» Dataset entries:
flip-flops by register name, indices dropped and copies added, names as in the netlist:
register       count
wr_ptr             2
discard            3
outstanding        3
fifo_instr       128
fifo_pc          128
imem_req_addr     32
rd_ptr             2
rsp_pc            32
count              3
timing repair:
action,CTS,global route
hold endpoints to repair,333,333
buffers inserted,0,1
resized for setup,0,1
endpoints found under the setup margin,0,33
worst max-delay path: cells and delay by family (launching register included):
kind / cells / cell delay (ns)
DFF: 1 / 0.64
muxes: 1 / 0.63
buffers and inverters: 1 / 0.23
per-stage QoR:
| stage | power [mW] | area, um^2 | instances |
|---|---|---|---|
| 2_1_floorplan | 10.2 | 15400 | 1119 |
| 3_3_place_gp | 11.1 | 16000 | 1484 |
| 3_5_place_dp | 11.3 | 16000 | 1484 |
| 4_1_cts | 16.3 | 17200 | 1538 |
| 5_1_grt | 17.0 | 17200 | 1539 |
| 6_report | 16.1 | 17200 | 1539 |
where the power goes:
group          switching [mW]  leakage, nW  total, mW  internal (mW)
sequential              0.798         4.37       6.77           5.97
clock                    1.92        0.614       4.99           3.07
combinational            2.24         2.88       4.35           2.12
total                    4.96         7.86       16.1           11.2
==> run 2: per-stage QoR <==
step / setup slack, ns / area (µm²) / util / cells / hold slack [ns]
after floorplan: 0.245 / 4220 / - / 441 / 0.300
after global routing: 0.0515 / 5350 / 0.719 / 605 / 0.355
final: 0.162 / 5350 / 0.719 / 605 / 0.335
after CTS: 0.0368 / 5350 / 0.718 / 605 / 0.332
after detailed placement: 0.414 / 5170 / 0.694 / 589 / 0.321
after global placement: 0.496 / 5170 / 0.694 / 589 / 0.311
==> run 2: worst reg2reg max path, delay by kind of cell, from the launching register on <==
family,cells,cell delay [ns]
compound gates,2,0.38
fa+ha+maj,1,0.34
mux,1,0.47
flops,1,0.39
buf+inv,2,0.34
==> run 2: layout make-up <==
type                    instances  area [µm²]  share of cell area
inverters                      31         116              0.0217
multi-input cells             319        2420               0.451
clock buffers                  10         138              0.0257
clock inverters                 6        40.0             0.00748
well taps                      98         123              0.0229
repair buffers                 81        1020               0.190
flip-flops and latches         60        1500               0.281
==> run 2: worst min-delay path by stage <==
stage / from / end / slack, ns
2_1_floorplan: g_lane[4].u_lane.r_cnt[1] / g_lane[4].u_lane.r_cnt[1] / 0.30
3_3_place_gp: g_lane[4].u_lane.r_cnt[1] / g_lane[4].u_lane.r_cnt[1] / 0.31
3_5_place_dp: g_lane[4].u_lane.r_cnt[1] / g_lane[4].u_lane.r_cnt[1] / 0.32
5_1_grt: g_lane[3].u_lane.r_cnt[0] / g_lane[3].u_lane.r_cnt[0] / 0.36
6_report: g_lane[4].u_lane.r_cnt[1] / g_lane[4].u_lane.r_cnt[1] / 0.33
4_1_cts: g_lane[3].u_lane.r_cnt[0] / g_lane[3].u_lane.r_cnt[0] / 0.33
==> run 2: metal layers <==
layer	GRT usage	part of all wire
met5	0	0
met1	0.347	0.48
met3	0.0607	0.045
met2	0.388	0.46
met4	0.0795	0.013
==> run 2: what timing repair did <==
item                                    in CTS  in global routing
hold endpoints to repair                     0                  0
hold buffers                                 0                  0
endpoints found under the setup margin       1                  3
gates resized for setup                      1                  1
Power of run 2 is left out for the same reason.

» Task instructions: Every line that contains the string "family" should be copied from the entries.

» Written response:
worst max-delay path: cells and delay by family (launching register included):
family,cells,cell delay [ns]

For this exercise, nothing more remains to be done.